Supplied data section start

This is an optimization exercise on Yosys and OpenROAD, whose aim is small area, not a production implementation. The RTL was checked by simulation tests, not by an equivalence proof against the original design. Power and IR drop assume default switching activity.

## design.v

```verilog
module ow_slot #(
    parameter integer CLKS_PER_US = 10
) (
    input  wire       clk,
    input  wire       rst_n,
    input  wire       start,      
    input  wire [1:0] kind,       
    input  wire       dq_in,      
    output reg        dq_oe,      
    output reg        done,       
    output reg        sample      
);
    localparam [1:0] KIND_RST = 2'd0;
    localparam [1:0] KIND_W0  = 2'd1;
    localparam [1:0] KIND_W1  = 2'd2;
    localparam [9:0] T_RSTL   = 10'd480;   
    localparam [9:0] T_RSMP   = 10'd550;   
    localparam [9:0] T_RSLOT  = 10'd962;   
    localparam [9:0] T_W0L    = 10'd60;    
    localparam [9:0] T_W1L    = 10'd6;     
    localparam [9:0] T_RL     = 10'd6;     
    localparam [9:0] T_RSMPB  = 10'd15;    
    localparam [9:0] T_SLOT   = 10'd72;    
    localparam integer PW = $clog2(CLKS_PER_US);
    reg        active;
    reg [1:0]  kind_q;
    reg [PW-1:0] pre;       
    reg [9:0]  us;        
    reg [9:0] t_low, t_smp, t_len;
    always @(*) begin
        case (kind_q)
            KIND_RST: begin t_low = T_RSTL; t_smp = T_RSMP;  t_len = T_RSLOT; end
            KIND_W0:  begin t_low = T_W0L;  t_smp = T_RSMPB; t_len = T_SLOT;  end
            KIND_W1:  begin t_low = T_W1L;  t_smp = T_RSMPB; t_len = T_SLOT;  end
            default:  begin t_low = T_RL;   t_smp = T_RSMPB; t_len = T_SLOT;  end
        endcase
    end
    wire us_end = (pre == CLKS_PER_US[PW-1:0] - 1'b1);
    always @(posedge clk) begin
        if (!rst_n) begin
            active <= 1'b0;
            kind_q <= KIND_RST;
            pre    <= {PW{1'b0}};
            us     <= 10'd0;
            dq_oe  <= 1'b0;
            done   <= 1'b0;
            sample <= 1'b1;
        end else begin
            done <= 1'b0;
            if (!active) begin
                if (start) begin
                    active <= 1'b1;
                    kind_q <= kind;
                    pre    <= {PW{1'b0}};
                    us     <= 10'd0;
                    dq_oe  <= 1'b1;
                end
            end else if (us_end) begin
                pre <= {PW{1'b0}};
                us  <= us + 10'd1;
                if (us == t_low - 10'd1)
                    dq_oe <= 1'b0;
                if (us == t_smp - 10'd1)
                    sample <= dq_in;
                if (us == t_len - 10'd1) begin
                    active <= 1'b0;
                    done   <= 1'b1;
                end
            end else begin
                pre <= pre + 1'b1;
            end
        end
    end
endmodule
module tc_onewire (
    input  wire        clk,
    input  wire        rst_n,
    input  wire        cmd_valid,
    output wire        cmd_ready,
    input  wire [15:0] cmd_word,
    output wire        rsp_valid,
    input  wire        rsp_ready,
    output wire [31:0] rsp_word,
    output wire        dq_oe,
    input  wire        dq_in
);
    localparam integer CLKS_PER_US = 10;
    localparam [15:0]  POLL_LIMIT  = 16'd1000;
    localparam [3:0] OP_RESET  = 4'h1, OP_WBIT  = 4'h2, OP_RBIT   = 4'h3,
                     OP_WBYTE  = 4'h4, OP_RBYTE = 4'h5, OP_RBYTES = 4'h6,
                     OP_SPRD   = 4'h7, OP_CCLR  = 4'h8, OP_CUPD   = 4'h9,
                     OP_CBUF   = 4'hA, OP_START = 4'hB, OP_STEP   = 4'hC,
                     OP_ABORT  = 4'hD, OP_STATUS = 4'hE;
    localparam [2:0] TS_IDLE = 3'd0, TS_APC = 3'd1, TS_WCD = 3'd2, TS_APR = 3'd3,
                     TS_RSP  = 3'd4, TS_DONE = 3'd5, TS_ERR = 3'd6;
    localparam [1:0] EV_NONE = 2'd0, EV_A = 2'd1, EV_B = 2'd2, EV_C = 2'd3;
    localparam [1:0] ST_OK = 2'd0, ST_ILLEGAL = 2'd1, ST_BUSY = 2'd2;
    localparam [1:0] KIND_RST = 2'd0, KIND_W0 = 2'd1, KIND_W1 = 2'd2, KIND_RD = 2'd3;
    localparam [7:0] B_SKIPROM = 8'hCC, B_CONVERT = 8'h44, B_READSP = 8'hBE;
    localparam [1:0] M_IDLE = 2'd0, M_BUS = 2'd1, M_CRC = 2'd2, M_RSP = 2'd3;
    localparam [1:0] EX_RST = 2'd0, EX_WR = 2'd1, EX_RD = 2'd2;
    function [7:0] crc8_step;
        input [7:0] c;
        input [7:0] d;
        integer k;
        reg [7:0] cc, dd;
        reg mix;
        begin
            cc = c;
            dd = d;
            for (k = 0; k < 8; k = k + 1) begin
                mix = cc[0] ^ dd[0];
                cc  = cc >> 1;
                if (mix) cc = cc ^ 8'h8C;
                dd  = dd >> 1;
            end
            crc8_step = cc;
        end
    endfunction
    reg [2:0]  txn_state;
    reg [1:0]  err_var;
    reg [15:0] poll_cnt;
    reg [3:0]  sp_idx;
    reg [7:0]  sp [0:8];
    reg [7:0]  temp_hi, temp_lo;
    reg [7:0]  crc_acc;
    reg [1:0]  mstate;
    reg [7:0]  cmd_q;        
    reg [31:0] rsp_q;
    reg [1:0]  ex_phase;
    reg [7:0]  ex_shift;
    reg [2:0]  ex_bit;
    reg [3:0]  ex_byte;      
    reg        ex_more;      
    reg        slot_go;
    reg [3:0]  crc_idx;
    wire [3:0] op   = cmd_word[15:12];
    wire [3:0] nfld = cmd_word[11:8];
    wire [7:0] dfld = cmd_word[7:0];
    wire [3:0] q_op   = cmd_q[7:4];
    wire [3:0] q_n    = cmd_q[3:0];
    wire in_flight = (txn_state == TS_APC) || (txn_state == TS_WCD) ||
                     (txn_state == TS_APR) || (txn_state == TS_RSP);
    reg legal;
    always @(*) begin
        case (op)
            OP_RESET, OP_RBIT, OP_RBYTE, OP_CCLR,
            OP_START, OP_STEP, OP_ABORT, OP_STATUS:
                legal = (cmd_word[11:0] == 12'h000);
            OP_WBIT:           legal = (cmd_word[11:1] == 11'h000);
            OP_WBYTE, OP_CUPD: legal = (nfld == 4'd0);
            OP_RBYTES, OP_CBUF:
                legal = (dfld == 8'h00) && (nfld >= 4'd1) && (nfld <= 4'd9);
            OP_SPRD:           legal = (dfld == 8'h00) && (nfld <= 4'd8);
            default:           legal = 1'b0;
        endcase
    end
    wire gated = (op == OP_RESET) || (op == OP_WBIT) || (op == OP_RBIT) ||
                 (op == OP_WBYTE) || (op == OP_RBYTE) || (op == OP_RBYTES) ||
                 (op == OP_START);
    wire       slot_done;
    wire       slot_sample;
    reg  [1:0] slot_kind;
    always @(*) begin
        case (ex_phase)
            EX_RST:  slot_kind = KIND_RST;
            EX_WR:   slot_kind = ex_shift[0] ? KIND_W1 : KIND_W0;
            default: slot_kind = KIND_RD;
        endcase
    end
    ow_slot #(.CLKS_PER_US(CLKS_PER_US)) u_slot (
        .clk    (clk),
        .rst_n  (rst_n),
        .start  (slot_go),
        .kind   (slot_kind),
        .dq_in  (dq_in),
        .dq_oe  (dq_oe),
        .done   (slot_done),
        .sample (slot_sample)
    );
    wire [7:0] rd_byte = {slot_sample, ex_shift[7:1]};    
    wire       presence = ~slot_sample;
    wire [7:0] tf_hi = {sp[1][3:0], sp[0][7:4]};
    wire [7:0] tf_lo = {sp[0][3:0], 4'h0};
    assign cmd_ready = (mstate == M_IDLE);
    assign rsp_valid = (mstate == M_RSP);
    assign rsp_word  = rsp_q;
    function [31:0] mk_rsp;
        input [1:0] status;
        input       pres;
        input       dn;
        input [1:0] ev;
        input [2:0] ts;
        input [7:0] d1;
        input [7:0] d0;
        begin
            mk_rsp = {6'd0, status, pres, dn, ev, 1'b0, ts, d1, d0};
        end
    endfunction
    always @(posedge clk) begin
        if (!rst_n) begin
            txn_state <= TS_IDLE;
            err_var   <= EV_NONE;
            poll_cnt  <= 16'd0;
            sp_idx    <= 4'd0;
            temp_hi   <= 8'h00;
            temp_lo   <= 8'h00;
            crc_acc   <= 8'h00;
            mstate    <= M_IDLE;
            cmd_q     <= 8'h00;
            rsp_q     <= 32'h0;
            ex_phase  <= EX_RST;
            ex_shift  <= 8'h00;
            ex_bit    <= 3'd0;
            ex_byte   <= 4'd0;
            ex_more   <= 1'b0;
            slot_go   <= 1'b0;
            crc_idx   <= 4'd0;
        end else begin
            slot_go <= 1'b0;
            case (mstate)
            M_IDLE: if (cmd_valid) begin
                cmd_q  <= cmd_word[15:8];
                mstate <= M_RSP;
                if (!legal) begin
                    rsp_q <= mk_rsp(ST_ILLEGAL, 1'b0, 1'b0, err_var, txn_state, 8'h00, 8'h00);
                end else if (gated && in_flight) begin
                    rsp_q <= mk_rsp(ST_BUSY, 1'b0, 1'b0, err_var, txn_state, 8'h00, 8'h00);
                end else begin
                    case (op)
                    OP_RESET: begin
                        ex_phase <= EX_RST;
                        slot_go  <= 1'b1;
                        mstate   <= M_BUS;
                    end
                    OP_WBIT: begin
                        ex_phase <= EX_WR;
                        ex_shift <= {7'd0, dfld[0]};
                        ex_bit   <= 3'd7;            
                        ex_more  <= 1'b0;
                        slot_go  <= 1'b1;
                        mstate   <= M_BUS;
                    end
                    OP_WBYTE: begin
                        ex_phase <= EX_WR;
                        ex_shift <= dfld;
                        ex_bit   <= 3'd0;
                        ex_more  <= 1'b0;
                        slot_go  <= 1'b1;
                        mstate   <= M_BUS;
                    end
                    OP_RBIT: begin
                        ex_phase <= EX_RD;
                        ex_bit   <= 3'd7;            
                        ex_byte  <= 4'd0;
                        slot_go  <= 1'b1;
                        mstate   <= M_BUS;
                    end
                    OP_RBYTE, OP_RBYTES: begin
                        ex_phase <= EX_RD;
                        ex_bit   <= 3'd0;
                        ex_byte  <= 4'd0;
                        slot_go  <= 1'b1;
                        mstate   <= M_BUS;
                    end
                    OP_SPRD: begin
                        rsp_q <= mk_rsp(ST_OK, 1'b0, 1'b0, err_var, txn_state, 8'h00, sp[nfld]);
                    end
                    OP_CCLR: begin
                        crc_acc <= 8'h00;
                        rsp_q   <= mk_rsp(ST_OK, 1'b0, 1'b0, err_var, txn_state, 8'h00, 8'h00);
                    end
                    OP_CUPD: begin
                        crc_acc <= crc8_step(crc_acc, dfld);
                        rsp_q   <= mk_rsp(ST_OK, 1'b0, 1'b0, err_var, txn_state, 8'h00,
                                          crc8_step(crc_acc, dfld));
                    end
                    OP_CBUF: begin
                        crc_acc <= 8'h00;
                        crc_idx <= 4'd0;
                        mstate  <= M_CRC;
                    end
                    OP_START: begin
                        txn_state <= TS_APC;
                        err_var   <= EV_NONE;
                        poll_cnt  <= 16'd0;
                        sp_idx    <= 4'd0;
                        rsp_q     <= mk_rsp(ST_OK, 1'b0, 1'b0, EV_NONE, TS_APC, 8'h00, 8'h00);
                    end
                    OP_ABORT: begin
                        txn_state <= TS_IDLE;
                        err_var   <= EV_NONE;
                        poll_cnt  <= 16'd0;
                        sp_idx    <= 4'd0;
                        rsp_q     <= mk_rsp(ST_OK, 1'b0, 1'b0, EV_NONE, TS_IDLE, 8'h00, 8'h00);
                    end
                    OP_STATUS: begin
                        if (txn_state == TS_DONE || txn_state == TS_ERR)
                            rsp_q <= mk_rsp(ST_OK, 1'b0, 1'b0, err_var, txn_state, temp_hi, temp_lo);
                        else
                            rsp_q <= mk_rsp(ST_OK, 1'b0, 1'b0, err_var, txn_state, 8'h00, 8'h00);
                    end
                    default: begin  
                        case (txn_state)
                        TS_APC, TS_APR: begin
                            ex_phase <= EX_RST;
                            slot_go  <= 1'b1;
                            mstate   <= M_BUS;
                        end
                        TS_WCD: begin
                            ex_phase <= EX_RD;
                            ex_bit   <= 3'd7;        
                            slot_go  <= 1'b1;
                            mstate   <= M_BUS;
                        end
                        TS_RSP: begin
                            ex_phase <= EX_RD;
                            ex_bit   <= 3'd0;        
                            slot_go  <= 1'b1;
                            mstate   <= M_BUS;
                        end
                        default: begin               
                            rsp_q <= mk_rsp(ST_OK, 1'b0, 1'b0, err_var, txn_state, 8'h00, 8'h00);
                        end
                        endcase
                    end
                    endcase
                end
            end
            M_BUS: if (slot_done) begin
                case (ex_phase)
                EX_RST: begin
                    if (q_op == OP_RESET) begin
                        rsp_q  <= mk_rsp(ST_OK, presence, 1'b0, err_var, txn_state, 8'h00, 8'h00);
                        mstate <= M_RSP;
                    end else if (!presence) begin
                        txn_state <= TS_ERR;
                        temp_hi   <= 8'hFF;
                        if (txn_state == TS_APC) begin
                            err_var <= EV_A;
                            temp_lo <= 8'hFF;
                            rsp_q   <= mk_rsp(ST_OK, 1'b0, 1'b1, EV_A, TS_ERR, 8'hFF, 8'hFF);
                        end else begin
                            err_var <= EV_B;
                            temp_lo <= 8'hFE;
                            rsp_q   <= mk_rsp(ST_OK, 1'b0, 1'b1, EV_B, TS_ERR, 8'hFF, 8'hFE);
                        end
                        mstate <= M_RSP;
                    end else begin
                        ex_phase <= EX_WR;
                        ex_shift <= B_SKIPROM;
                        ex_bit   <= 3'd0;
                        ex_more  <= 1'b1;
                        slot_go  <= 1'b1;
                    end
                end
                EX_WR: begin
                    if (ex_bit != 3'd7) begin
                        ex_shift <= ex_shift >> 1;
                        ex_bit   <= ex_bit + 3'd1;
                        slot_go  <= 1'b1;
                    end else if (ex_more) begin
                        ex_shift <= (txn_state == TS_APC) ? B_CONVERT : B_READSP;
                        ex_bit   <= 3'd0;
                        ex_more  <= 1'b0;
                        slot_go  <= 1'b1;
                    end else if (q_op == OP_STEP) begin
                        if (txn_state == TS_APC) begin
                            txn_state <= TS_WCD;
                            poll_cnt  <= 16'd0;
                            rsp_q     <= mk_rsp(ST_OK, 1'b1, 1'b0, err_var, TS_WCD, 8'h00, 8'h00);
                        end else begin
                            txn_state <= TS_RSP;
                            sp_idx    <= 4'd0;
                            rsp_q     <= mk_rsp(ST_OK, 1'b1, 1'b0, err_var, TS_RSP, 8'h00, 8'h00);
                        end
                        mstate <= M_RSP;
                    end else begin
                        rsp_q  <= mk_rsp(ST_OK, 1'b0, 1'b0, err_var, txn_state, 8'h00, 8'h00);
                        mstate <= M_RSP;
                    end
                end
                default: begin  
                    ex_shift <= rd_byte;
                    if (ex_bit != 3'd7) begin
                        ex_bit  <= ex_bit + 3'd1;
                        slot_go <= 1'b1;
                    end else begin
                        case (q_op)
                        OP_RBIT: begin
                            rsp_q  <= mk_rsp(ST_OK, 1'b0, 1'b0, err_var, txn_state,
                                             8'h00, {7'd0, slot_sample});
                            mstate <= M_RSP;
                        end
                        OP_RBYTE: begin
                            rsp_q  <= mk_rsp(ST_OK, 1'b0, 1'b0, err_var, txn_state, 8'h00, rd_byte);
                            mstate <= M_RSP;
                        end
                        OP_RBYTES: begin
                            sp[ex_byte] <= rd_byte;
                            if (ex_byte + 4'd1 == q_n) begin
                                rsp_q  <= mk_rsp(ST_OK, 1'b0, 1'b0, err_var, txn_state, 8'h00, 8'h00);
                                mstate <= M_RSP;
                            end else begin
                                ex_byte <= ex_byte + 4'd1;
                                ex_bit  <= 3'd0;
                                slot_go <= 1'b1;
                            end
                        end
                        default: begin  
                            if (txn_state == TS_WCD) begin
                                if (slot_sample) begin
                                    txn_state <= TS_APR;
                                    rsp_q <= mk_rsp(ST_OK, 1'b0, 1'b0, err_var, TS_APR, 8'h00, 8'h00);
                                end else begin
                                    if (poll_cnt != 16'hFFFF)
                                        poll_cnt <= poll_cnt + 16'd1;
                                    if (poll_cnt + 16'd1 >= POLL_LIMIT) begin
                                        txn_state <= TS_ERR;
                                        err_var   <= EV_C;
                                        temp_hi   <= 8'hFF;
                                        temp_lo   <= 8'hFD;
                                        rsp_q <= mk_rsp(ST_OK, 1'b0, 1'b1, EV_C, TS_ERR, 8'hFF, 8'hFD);
                                    end else begin
                                        rsp_q <= mk_rsp(ST_OK, 1'b0, 1'b0, err_var, TS_WCD, 8'h00, 8'h00);
                                    end
                                end
                            end else begin
                                sp[sp_idx] <= rd_byte;
                                sp_idx     <= sp_idx + 4'd1;
                                if (sp_idx == 4'd8) begin
                                    txn_state <= TS_DONE;
                                    temp_hi   <= tf_hi;
                                    temp_lo   <= tf_lo;
                                    rsp_q <= mk_rsp(ST_OK, 1'b0, 1'b1, err_var, TS_DONE, tf_hi, tf_lo);
                                end else begin
                                    rsp_q <= mk_rsp(ST_OK, 1'b0, 1'b0, err_var, TS_RSP, 8'h00, 8'h00);
                                end
                            end
                            mstate <= M_RSP;
                        end
                        endcase
                    end
                end
                endcase
            end
            M_CRC: begin
                crc_acc <= crc8_step(crc_acc, sp[crc_idx]);
                if (crc_idx + 4'd1 == q_n) begin
                    rsp_q  <= mk_rsp(ST_OK, 1'b0, 1'b0, err_var, txn_state, 8'h00,
                                     crc8_step(crc_acc, sp[crc_idx]));
                    mstate <= M_RSP;
                end else begin
                    crc_idx <= crc_idx + 4'd1;
                end
            end
            default: begin  
                if (rsp_ready)
                    mstate <= M_IDLE;
            end
            endcase
        end
    end
endmodule
```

Supplied data section end

**Activity**
How many lines in the entries contain the string "active"? Give the number only.

**Exercise solution**
5